Ongoing Projects

1. Water Splitting of 2D TMDs and TMOCs

TMDs have emerged as promising non-precious metal catalysts for hydrogen evolution reaction (HER). Numerous studies have focused on the optimization and construction of catalysts. However, such methods are usually restricted by complex structure engineering. We aim to improve the catalytic performance of TMDs via built-in electric fields, providing a new perspective for catalyst design in future.

Figure 1. a) Schematic of hydrogen evolution reaction, and b) three-electrode setup.

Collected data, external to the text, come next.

--- src/rtl/sdram_gate_pkg.sv ---
package sdram_gate_pkg;
  timeunit 1ns;
  timeprecision 1ps;

  localparam int          CFG_W       = 32;
  localparam logic [31:0] CFG_RESET   = 32'h2A73_3225;

  // field offsets; position is fixed by the configuration word layout
  localparam int CL_LSB  = 28;
  localparam int RC_LSB  = 24;
  localparam int RAS_LSB = 20;
  localparam int RP_LSB  = 16;
  localparam int RCD_LSB = 12;
  localparam int RRD_LSB = 8;

  localparam int LONG_CODE_W  = 4;
  localparam int SHORT_CODE_W = 3;
  localparam int LONG_CLK_W   = LONG_CODE_W + 1;
  localparam int SHORT_CLK_W  = SHORT_CODE_W;
  localparam int LONG_CNT_W   = LONG_CODE_W;
  localparam int SHORT_CNT_W  = SHORT_CODE_W;
  localparam int MIN_CL       = 2;
  localparam int MAX_CL       = (1 << SHORT_CODE_W) - 1;

  typedef enum logic [2:0] {
    CMD_IDLE = 3'd0,
    CMD_ACT  = 3'd1,
    CMD_RD   = 3'd2,
    CMD_WR   = 3'd3,
    CMD_PRE  = 3'd4,
    CMD_REF  = 3'd5
  } cmd_e;

  typedef struct packed {
    logic [LONG_CLK_W-1:0]  rc;
    logic [LONG_CLK_W-1:0]  ras;
    logic [SHORT_CLK_W-1:0] rp;
    logic [SHORT_CLK_W-1:0] rcd;
    logic [SHORT_CLK_W-1:0] rrd;
    logic [SHORT_CLK_W-1:0] cl;
  } timing_t;

  // 4-bit code n -> n+1 clocks; code 0 -> slowest (16)
  function automatic logic [LONG_CLK_W-1:0] dec_long(input logic [LONG_CODE_W-1:0] c);
    if (c == '0) return LONG_CLK_W'(1 << LONG_CODE_W);
    return LONG_CLK_W'(c) + LONG_CLK_W'(1);
  endfunction

  // 3-bit code n -> n clocks; code 0 -> slowest (7)
  function automatic logic [SHORT_CLK_W-1:0] dec_short(input logic [SHORT_CODE_W-1:0] c);
    if (c == '0) return '1;
    return c;
  endfunction

  // CAS codes below MIN_CL -> slowest
  function automatic logic [SHORT_CLK_W-1:0] dec_cas(input logic [SHORT_CODE_W-1:0] c);
    if (int'(c) < MIN_CL) return SHORT_CLK_W'(MAX_CL);
    return c;
  endfunction

  function automatic timing_t unpack_cfg(input logic [CFG_W-1:0] w);
    timing_t t;
    t.cl  = dec_cas  (w[CL_LSB  +: SHORT_CODE_W]);
    t.rc  = dec_long (w[RC_LSB  +: LONG_CODE_W]);
    t.ras = dec_long (w[RAS_LSB +: LONG_CODE_W]);
    t.rp  = dec_short(w[RP_LSB  +: SHORT_CODE_W]);
    t.rcd = dec_short(w[RCD_LSB +: SHORT_CODE_W]);
    t.rrd = dec_short(w[RRD_LSB +: SHORT_CODE_W]);
    return t;
  endfunction

  function automatic logic cfg_has_reserved(input logic [CFG_W-1:0] w);
    return (int'(w[CL_LSB +: SHORT_CODE_W]) < MIN_CL) ||
           (w[RC_LSB  +: LONG_CODE_W]  == '0) ||
           (w[RAS_LSB +: LONG_CODE_W]  == '0) ||
           (w[RP_LSB  +: SHORT_CODE_W] == '0) ||
           (w[RCD_LSB +: SHORT_CODE_W] == '0) ||
           (w[RRD_LSB +: SHORT_CODE_W] == '0);
  endfunction

  // a spacing of n clocks loads n-1: counter reads zero n cycles after the grant
  function automatic logic [LONG_CNT_W-1:0] load_long(input logic [LONG_CLK_W-1:0] clocks);
    return LONG_CNT_W'(clocks - LONG_CLK_W'(1));
  endfunction

  function automatic logic [SHORT_CNT_W-1:0] load_short(input logic [SHORT_CLK_W-1:0] clocks);
    return clocks - SHORT_CLK_W'(1);
  endfunction

endpackage
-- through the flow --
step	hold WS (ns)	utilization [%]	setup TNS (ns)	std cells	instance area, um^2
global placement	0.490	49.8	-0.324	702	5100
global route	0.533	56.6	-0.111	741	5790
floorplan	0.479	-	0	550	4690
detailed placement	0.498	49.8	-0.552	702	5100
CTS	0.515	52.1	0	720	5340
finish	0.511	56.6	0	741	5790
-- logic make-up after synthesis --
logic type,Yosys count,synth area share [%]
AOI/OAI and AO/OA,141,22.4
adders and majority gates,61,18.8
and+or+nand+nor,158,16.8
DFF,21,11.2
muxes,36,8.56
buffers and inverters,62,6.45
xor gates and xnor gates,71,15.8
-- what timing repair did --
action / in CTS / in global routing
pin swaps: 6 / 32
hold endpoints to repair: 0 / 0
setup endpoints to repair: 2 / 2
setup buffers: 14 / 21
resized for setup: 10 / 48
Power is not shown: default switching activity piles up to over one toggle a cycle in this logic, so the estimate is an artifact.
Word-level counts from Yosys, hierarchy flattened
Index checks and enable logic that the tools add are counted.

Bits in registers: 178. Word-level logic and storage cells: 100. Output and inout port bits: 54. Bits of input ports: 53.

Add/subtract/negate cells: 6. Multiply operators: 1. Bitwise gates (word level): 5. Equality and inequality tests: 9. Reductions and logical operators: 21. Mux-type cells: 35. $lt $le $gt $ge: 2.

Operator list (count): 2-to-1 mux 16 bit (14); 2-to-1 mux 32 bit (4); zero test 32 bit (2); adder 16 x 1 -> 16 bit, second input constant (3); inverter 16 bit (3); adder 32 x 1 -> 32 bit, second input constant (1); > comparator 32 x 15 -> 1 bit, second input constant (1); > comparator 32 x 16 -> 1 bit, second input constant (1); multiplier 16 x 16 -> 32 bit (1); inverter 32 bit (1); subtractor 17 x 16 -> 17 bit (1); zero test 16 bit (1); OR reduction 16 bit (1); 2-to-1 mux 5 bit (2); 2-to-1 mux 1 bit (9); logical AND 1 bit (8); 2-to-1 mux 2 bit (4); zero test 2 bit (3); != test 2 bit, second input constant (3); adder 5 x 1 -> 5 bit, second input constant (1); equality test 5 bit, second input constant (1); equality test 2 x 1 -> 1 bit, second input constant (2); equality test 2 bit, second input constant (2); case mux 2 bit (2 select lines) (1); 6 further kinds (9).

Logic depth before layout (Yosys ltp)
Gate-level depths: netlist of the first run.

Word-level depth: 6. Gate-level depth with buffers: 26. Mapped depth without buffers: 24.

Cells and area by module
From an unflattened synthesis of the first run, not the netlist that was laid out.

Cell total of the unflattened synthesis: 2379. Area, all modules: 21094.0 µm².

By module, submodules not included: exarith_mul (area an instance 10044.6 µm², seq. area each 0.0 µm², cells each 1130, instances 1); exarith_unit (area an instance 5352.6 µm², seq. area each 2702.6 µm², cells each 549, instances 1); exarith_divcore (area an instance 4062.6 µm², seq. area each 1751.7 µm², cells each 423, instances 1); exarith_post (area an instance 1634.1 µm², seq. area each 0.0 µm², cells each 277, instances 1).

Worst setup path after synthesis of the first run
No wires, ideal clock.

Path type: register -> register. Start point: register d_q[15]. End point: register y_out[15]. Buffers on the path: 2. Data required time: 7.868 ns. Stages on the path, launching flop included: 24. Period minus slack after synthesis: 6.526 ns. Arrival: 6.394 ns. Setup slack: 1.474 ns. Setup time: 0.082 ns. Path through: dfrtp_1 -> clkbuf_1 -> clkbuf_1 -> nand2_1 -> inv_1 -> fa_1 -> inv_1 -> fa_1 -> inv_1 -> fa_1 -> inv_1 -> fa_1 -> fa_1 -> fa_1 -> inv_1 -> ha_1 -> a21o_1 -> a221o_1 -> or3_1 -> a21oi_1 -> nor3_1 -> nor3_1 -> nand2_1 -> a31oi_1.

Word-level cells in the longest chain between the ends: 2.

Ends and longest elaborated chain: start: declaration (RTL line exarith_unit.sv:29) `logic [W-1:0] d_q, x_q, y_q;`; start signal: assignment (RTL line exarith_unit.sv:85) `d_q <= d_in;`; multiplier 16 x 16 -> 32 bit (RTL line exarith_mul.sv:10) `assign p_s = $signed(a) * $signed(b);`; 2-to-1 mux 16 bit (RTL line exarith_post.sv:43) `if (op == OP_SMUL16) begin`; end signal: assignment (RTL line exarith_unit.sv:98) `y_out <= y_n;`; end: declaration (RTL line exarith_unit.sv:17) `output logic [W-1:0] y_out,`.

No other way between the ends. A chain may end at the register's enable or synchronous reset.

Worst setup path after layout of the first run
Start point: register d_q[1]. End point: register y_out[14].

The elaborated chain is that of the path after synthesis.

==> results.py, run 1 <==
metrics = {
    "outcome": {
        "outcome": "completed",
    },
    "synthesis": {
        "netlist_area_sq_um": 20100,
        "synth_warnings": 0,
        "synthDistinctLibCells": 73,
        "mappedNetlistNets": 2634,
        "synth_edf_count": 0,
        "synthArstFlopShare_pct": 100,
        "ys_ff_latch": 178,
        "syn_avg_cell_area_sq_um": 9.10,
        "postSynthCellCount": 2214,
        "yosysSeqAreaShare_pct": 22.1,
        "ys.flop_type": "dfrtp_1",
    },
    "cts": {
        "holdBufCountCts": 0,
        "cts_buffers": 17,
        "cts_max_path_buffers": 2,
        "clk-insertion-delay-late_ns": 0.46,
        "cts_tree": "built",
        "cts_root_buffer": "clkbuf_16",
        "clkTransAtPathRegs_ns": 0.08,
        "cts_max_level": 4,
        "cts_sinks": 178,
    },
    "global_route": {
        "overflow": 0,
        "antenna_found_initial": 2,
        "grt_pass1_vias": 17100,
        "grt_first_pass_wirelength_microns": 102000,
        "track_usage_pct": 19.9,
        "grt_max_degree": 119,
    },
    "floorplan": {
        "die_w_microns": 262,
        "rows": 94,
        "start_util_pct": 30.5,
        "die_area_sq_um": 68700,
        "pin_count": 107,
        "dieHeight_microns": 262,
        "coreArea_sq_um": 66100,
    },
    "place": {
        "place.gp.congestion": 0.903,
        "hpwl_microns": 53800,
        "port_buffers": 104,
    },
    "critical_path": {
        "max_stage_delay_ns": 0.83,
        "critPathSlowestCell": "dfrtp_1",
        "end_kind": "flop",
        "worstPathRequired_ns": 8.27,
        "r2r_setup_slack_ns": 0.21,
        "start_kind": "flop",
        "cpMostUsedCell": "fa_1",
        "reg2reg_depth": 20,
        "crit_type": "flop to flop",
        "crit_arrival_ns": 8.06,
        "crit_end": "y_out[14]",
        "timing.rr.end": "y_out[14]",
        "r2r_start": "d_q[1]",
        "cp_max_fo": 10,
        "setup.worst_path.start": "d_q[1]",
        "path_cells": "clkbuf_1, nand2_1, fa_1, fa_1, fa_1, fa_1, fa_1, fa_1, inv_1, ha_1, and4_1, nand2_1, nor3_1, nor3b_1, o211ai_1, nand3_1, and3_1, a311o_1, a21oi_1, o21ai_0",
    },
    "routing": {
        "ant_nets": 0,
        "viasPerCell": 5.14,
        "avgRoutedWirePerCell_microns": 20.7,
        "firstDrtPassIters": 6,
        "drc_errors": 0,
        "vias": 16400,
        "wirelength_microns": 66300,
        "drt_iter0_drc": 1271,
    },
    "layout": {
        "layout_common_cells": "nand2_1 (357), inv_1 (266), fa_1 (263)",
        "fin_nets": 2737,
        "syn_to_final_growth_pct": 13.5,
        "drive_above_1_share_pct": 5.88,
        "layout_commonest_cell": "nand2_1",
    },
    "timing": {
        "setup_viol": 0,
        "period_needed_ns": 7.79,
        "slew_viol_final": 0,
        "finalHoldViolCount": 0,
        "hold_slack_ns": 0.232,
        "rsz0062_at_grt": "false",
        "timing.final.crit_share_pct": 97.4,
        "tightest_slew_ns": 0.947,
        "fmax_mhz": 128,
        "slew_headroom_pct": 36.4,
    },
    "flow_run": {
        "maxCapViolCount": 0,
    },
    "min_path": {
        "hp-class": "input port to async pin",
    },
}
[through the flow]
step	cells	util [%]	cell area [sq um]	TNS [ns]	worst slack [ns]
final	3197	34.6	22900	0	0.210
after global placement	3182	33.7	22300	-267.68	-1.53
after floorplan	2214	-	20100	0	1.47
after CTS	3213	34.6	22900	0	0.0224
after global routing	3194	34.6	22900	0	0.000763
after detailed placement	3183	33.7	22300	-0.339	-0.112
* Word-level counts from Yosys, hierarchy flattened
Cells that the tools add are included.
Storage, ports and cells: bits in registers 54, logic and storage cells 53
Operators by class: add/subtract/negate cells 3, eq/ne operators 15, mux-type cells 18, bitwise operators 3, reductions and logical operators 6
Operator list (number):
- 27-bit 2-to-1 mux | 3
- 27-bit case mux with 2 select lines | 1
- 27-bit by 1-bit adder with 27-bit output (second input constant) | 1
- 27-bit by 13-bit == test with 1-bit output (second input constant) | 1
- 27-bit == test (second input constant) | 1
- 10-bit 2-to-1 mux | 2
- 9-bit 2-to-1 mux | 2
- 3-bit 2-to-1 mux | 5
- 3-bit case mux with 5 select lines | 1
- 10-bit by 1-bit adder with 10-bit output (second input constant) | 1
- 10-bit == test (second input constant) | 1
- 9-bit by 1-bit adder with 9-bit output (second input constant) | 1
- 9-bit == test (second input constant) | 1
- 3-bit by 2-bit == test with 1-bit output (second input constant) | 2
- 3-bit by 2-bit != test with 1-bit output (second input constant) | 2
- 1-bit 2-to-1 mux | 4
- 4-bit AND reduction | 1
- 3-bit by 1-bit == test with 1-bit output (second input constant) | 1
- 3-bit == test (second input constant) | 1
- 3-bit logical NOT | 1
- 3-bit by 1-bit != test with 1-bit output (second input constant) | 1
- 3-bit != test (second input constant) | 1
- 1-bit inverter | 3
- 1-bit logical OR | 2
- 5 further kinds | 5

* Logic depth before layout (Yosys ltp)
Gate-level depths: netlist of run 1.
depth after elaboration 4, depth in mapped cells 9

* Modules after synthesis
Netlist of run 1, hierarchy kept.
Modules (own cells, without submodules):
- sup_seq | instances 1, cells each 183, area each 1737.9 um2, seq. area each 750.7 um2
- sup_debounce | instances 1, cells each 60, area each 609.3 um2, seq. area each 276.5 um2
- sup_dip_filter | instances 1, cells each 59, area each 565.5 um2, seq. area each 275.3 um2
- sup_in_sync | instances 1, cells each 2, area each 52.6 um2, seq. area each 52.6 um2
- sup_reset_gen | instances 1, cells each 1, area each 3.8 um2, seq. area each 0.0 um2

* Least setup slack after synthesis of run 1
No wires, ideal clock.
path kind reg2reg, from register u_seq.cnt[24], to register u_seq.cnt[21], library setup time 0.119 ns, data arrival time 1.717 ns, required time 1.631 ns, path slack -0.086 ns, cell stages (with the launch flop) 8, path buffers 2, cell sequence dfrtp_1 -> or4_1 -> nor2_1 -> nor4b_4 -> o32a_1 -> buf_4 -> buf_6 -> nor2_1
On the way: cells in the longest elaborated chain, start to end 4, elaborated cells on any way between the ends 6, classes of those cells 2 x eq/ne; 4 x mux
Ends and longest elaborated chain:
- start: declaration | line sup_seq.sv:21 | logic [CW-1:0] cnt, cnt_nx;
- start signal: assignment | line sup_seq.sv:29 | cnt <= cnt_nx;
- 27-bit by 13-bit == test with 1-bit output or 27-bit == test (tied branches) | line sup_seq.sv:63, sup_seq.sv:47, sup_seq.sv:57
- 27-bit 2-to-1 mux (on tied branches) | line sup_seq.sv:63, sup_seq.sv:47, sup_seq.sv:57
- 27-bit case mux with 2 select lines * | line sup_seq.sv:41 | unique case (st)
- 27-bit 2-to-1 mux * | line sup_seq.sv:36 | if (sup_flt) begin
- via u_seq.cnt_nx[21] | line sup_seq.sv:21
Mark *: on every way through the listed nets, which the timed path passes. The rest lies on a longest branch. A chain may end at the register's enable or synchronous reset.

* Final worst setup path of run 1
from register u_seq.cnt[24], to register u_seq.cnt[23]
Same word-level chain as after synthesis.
==> src/rtl/tsc_pkg.sv <==
`timescale 1ns/1ps
package tsc_pkg;
   typedef enum logic [1:0] {
      PH_IDLE = 2'd0,
      PH_LOW  = 2'd1,
      PH_PAIR = 2'd2
   } tsc_phase_e;
endpackage

==> src/rtl/tsc_counter.sv <==
`timescale 1ns/1ps
module tsc_counter #(
   parameter int HALF_W = 32
) (
   input  logic              clk,
   input  logic              rst_n,
   input  logic              count_en,
   output logic [HALF_W-1:0] cnt_lo,
   output logic [HALF_W-1:0] cnt_hi,
   output logic              lo_carry
);
   localparam logic [HALF_W-1:0] HALF_ONES = '1;

   assign lo_carry = count_en && (cnt_lo == HALF_ONES);

   always_ff @(posedge clk or negedge rst_n) begin
      if (!rst_n) begin
         cnt_lo <= '0;
         cnt_hi <= '0;
      end else if (count_en) begin
         cnt_lo <= cnt_lo + 1'b1;
         if (cnt_lo == HALF_ONES) cnt_hi <= cnt_hi + 1'b1;
      end
   end


   cnt_step_chk: assert property (@(posedge clk) disable iff (!rst_n)
      count_en |=> ({cnt_hi, cnt_lo} == $past({cnt_hi, cnt_lo}) + 1'b1));

   cnt_hold_chk: assert property (@(posedge clk) disable iff (!rst_n)
      !count_en |=> $stable({cnt_hi, cnt_lo}));

   cnt_wrap_chk: assert property (@(posedge clk) disable iff (!rst_n)
      (count_en && (&{cnt_hi, cnt_lo})) |=> ({cnt_hi, cnt_lo} == '0));
endmodule

==> src/rtl/tsc_pair_track.sv <==
`timescale 1ns/1ps
module tsc_pair_track
   import tsc_pkg::*;
(
   input  logic clk,
   input  logic rst_n,
   input  logic rd_lo,
   input  logic rd_hi,
   input  logic rd_ctrl,
   input  logic lo_carry,
   output logic pair_ok
);
   tsc_phase_e phase;
   logic       clean;

   always_ff @(posedge clk or negedge rst_n) begin
      if (!rst_n) begin
         phase <= PH_IDLE;
         clean <= 1'b0;
      end else if (rd_ctrl) begin
         phase <= PH_IDLE;
         clean <= 1'b0;
      end else if (rd_lo) begin
         phase <= PH_LOW;
         clean <= !lo_carry;
      end else if (rd_hi) begin
         if (phase == PH_LOW) phase <= PH_PAIR;
      end else if (phase == PH_LOW && lo_carry) begin
         clean <= 1'b0;
      end
   end

   assign pair_ok = (phase == PH_PAIR) && clean;


   carry_spoil_chk: assert property (@(posedge clk) disable iff (!rst_n)
      (lo_carry && !rd_ctrl && !rd_hi && (rd_lo || phase == PH_LOW)) |=> !clean);

   ctrl_rearm_chk: assert property (@(posedge clk) disable iff (!rst_n)
      rd_ctrl |=> (phase == PH_IDLE && !pair_ok));

   hi_close_chk: assert property (@(posedge clk) disable iff (!rst_n)
      (rd_hi && !rd_lo && !rd_ctrl && phase == PH_LOW) |=> (phase == PH_PAIR && clean == $past(clean)));
endmodule

==> src/rtl/tsc_regif.sv <==
`timescale 1ns/1ps
module tsc_regif #(
   parameter int ADDR_W    = 12,
   parameter int BUS_W     = 32,
   parameter int HALF_W    = 32,
   parameter int CTRL_ADDR = 'h103,
   parameter int LO_ADDR   = 'h104,
   parameter int HI_ADDR   = 'h105
) (
   input  logic              clk,
   input  logic              rst_n,
   input  logic [ADDR_W-1:0] addr,
   input  logic              rd,
   input  logic              wr,
   input  logic              wr_en_bit,
   input  logic [HALF_W-1:0] cnt_lo,
   input  logic [HALF_W-1:0] cnt_hi,
   input  logic              pair_ok,
   output logic              count_en,
   output logic              rd_lo,
   output logic              rd_hi,
   output logic              rd_ctrl,
   output logic [BUS_W-1:0]  rdata
);
   localparam logic [ADDR_W-1:0] A_CTRL = ADDR_W'(CTRL_ADDR);
   localparam logic [ADDR_W-1:0] A_LO   = ADDR_W'(LO_ADDR);
   localparam logic [ADDR_W-1:0] A_HI   = ADDR_W'(HI_ADDR);
   localparam int                STAT_B = BUS_W - 1;

   logic [BUS_W-1:0] lo_ext, hi_ext, ctrl_word;

   generate
      if (HALF_W == BUS_W) begin : g_full
         assign lo_ext = cnt_lo;
         assign hi_ext = cnt_hi;
      end else begin : g_pad
         assign lo_ext = {{(BUS_W-HALF_W){1'b0}}, cnt_lo};
         assign hi_ext = {{(BUS_W-HALF_W){1'b0}}, cnt_hi};
      end
   endgenerate

   assign rd_ctrl = rd && (addr == A_CTRL);
   assign rd_lo   = rd && (addr == A_LO);
   assign rd_hi   = rd && (addr == A_HI);

   always_comb begin
      ctrl_word         = '0;
      ctrl_word[0]      = count_en;
      ctrl_word[STAT_B] = pair_ok;
   end

   always_comb begin
      rdata = '0;
      if (rd_ctrl)    rdata = ctrl_word;
      else if (rd_lo) rdata = lo_ext;
      else if (rd_hi) rdata = hi_ext;
   end

   always_ff @(posedge clk or negedge rst_n) begin
      if (!rst_n)                      count_en <= 1'b0;
      else if (wr && addr == A_CTRL)   count_en <= wr_en_bit;
   end


   en_write_chk: assert property (@(posedge clk) disable iff (!rst_n)
      (wr && addr == A_CTRL) |=> (count_en == $past(wr_en_bit)));

   en_keep_chk: assert property (@(posedge clk) disable iff (!rst_n)
      !(wr && addr == A_CTRL) |=> $stable(count_en));
endmodule
==> config.mk <==
export PLATFORM = sky130hd
export DESIGN_NAME = dbg_halt_ctrl
export DESIGN_NICKNAME = d
export VERILOG_FILES = /design/src/rtl/dbg_halt_pkg.sv /design/src/rtl/dbg_ctrl_reg.sv /design/src/rtl/dbg_fault_flags.sv /design/src/rtl/dbg_sticky.sv /design/src/rtl/dbg_halt_ctrl.sv
export SDC_FILE = /design/constraint.sdc
export NUM_CORES = 1
export LEC_CHECK = 0
export BUFFER_PORTS_ARGS = -buffer_cell sky130_fd_sc_hd__buf_2
export CORE_UTILIZATION = 34
export DETAILED_ROUTE_END_ITERATION = 10
export PLACE_DENSITY = 0.86
export SLEW_MARGIN = 30
export SYNTH_ARGS = -nofsm -noshare
export SYNTH_HDL_FRONTEND = slang
export SYNTH_SLANG_ARGS = --single-unit
==> constraint.sdc <==
create_clock -name clk_i -period 1 [get_ports clk_i]
set_input_delay 0.05 -clock clk_i [delete_from_list [all_inputs] [get_ports clk_i]]
set_output_delay 0.05 -clock clk_i [all_outputs]
set_load 0.02 [all_outputs]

In addition to TMDs, we have recently developed a method to synthesize transition metal oxychalcogenides (TMOCs) that are stable in acids. We have found that certain TMOCs are active for the oxygen evolution reaction at pH=0. TMOCs therefore hold promise for OER catalysts that are not based on expensive metals such as iridium.

Figure 2. Microscopic imaging and chemical analysis of Hf-based TMOC.

2. Spin-Dependent OER

Spin-dependent electron transfer has been widely studied for OER catalysts. To delve into spin-dependent electron transfer mechanism within OER, we utilise two-dimensional (2D) vertical van der Waals heterostructures as catalysts for OER. Specifically, we employ 2D Fe₃GeTe₂ (FGT) as the catalyst and a thin layer of either graphene or hexagonal boron nitride (hBN) on top as the a non-magnetic spacer to separate the catalysts from the reactants.

Figure 3. a) Schematic of micro-electrochemical cells for measuring OER in the presence of magnetic field. b) Optical microscope image of a heterostructure device.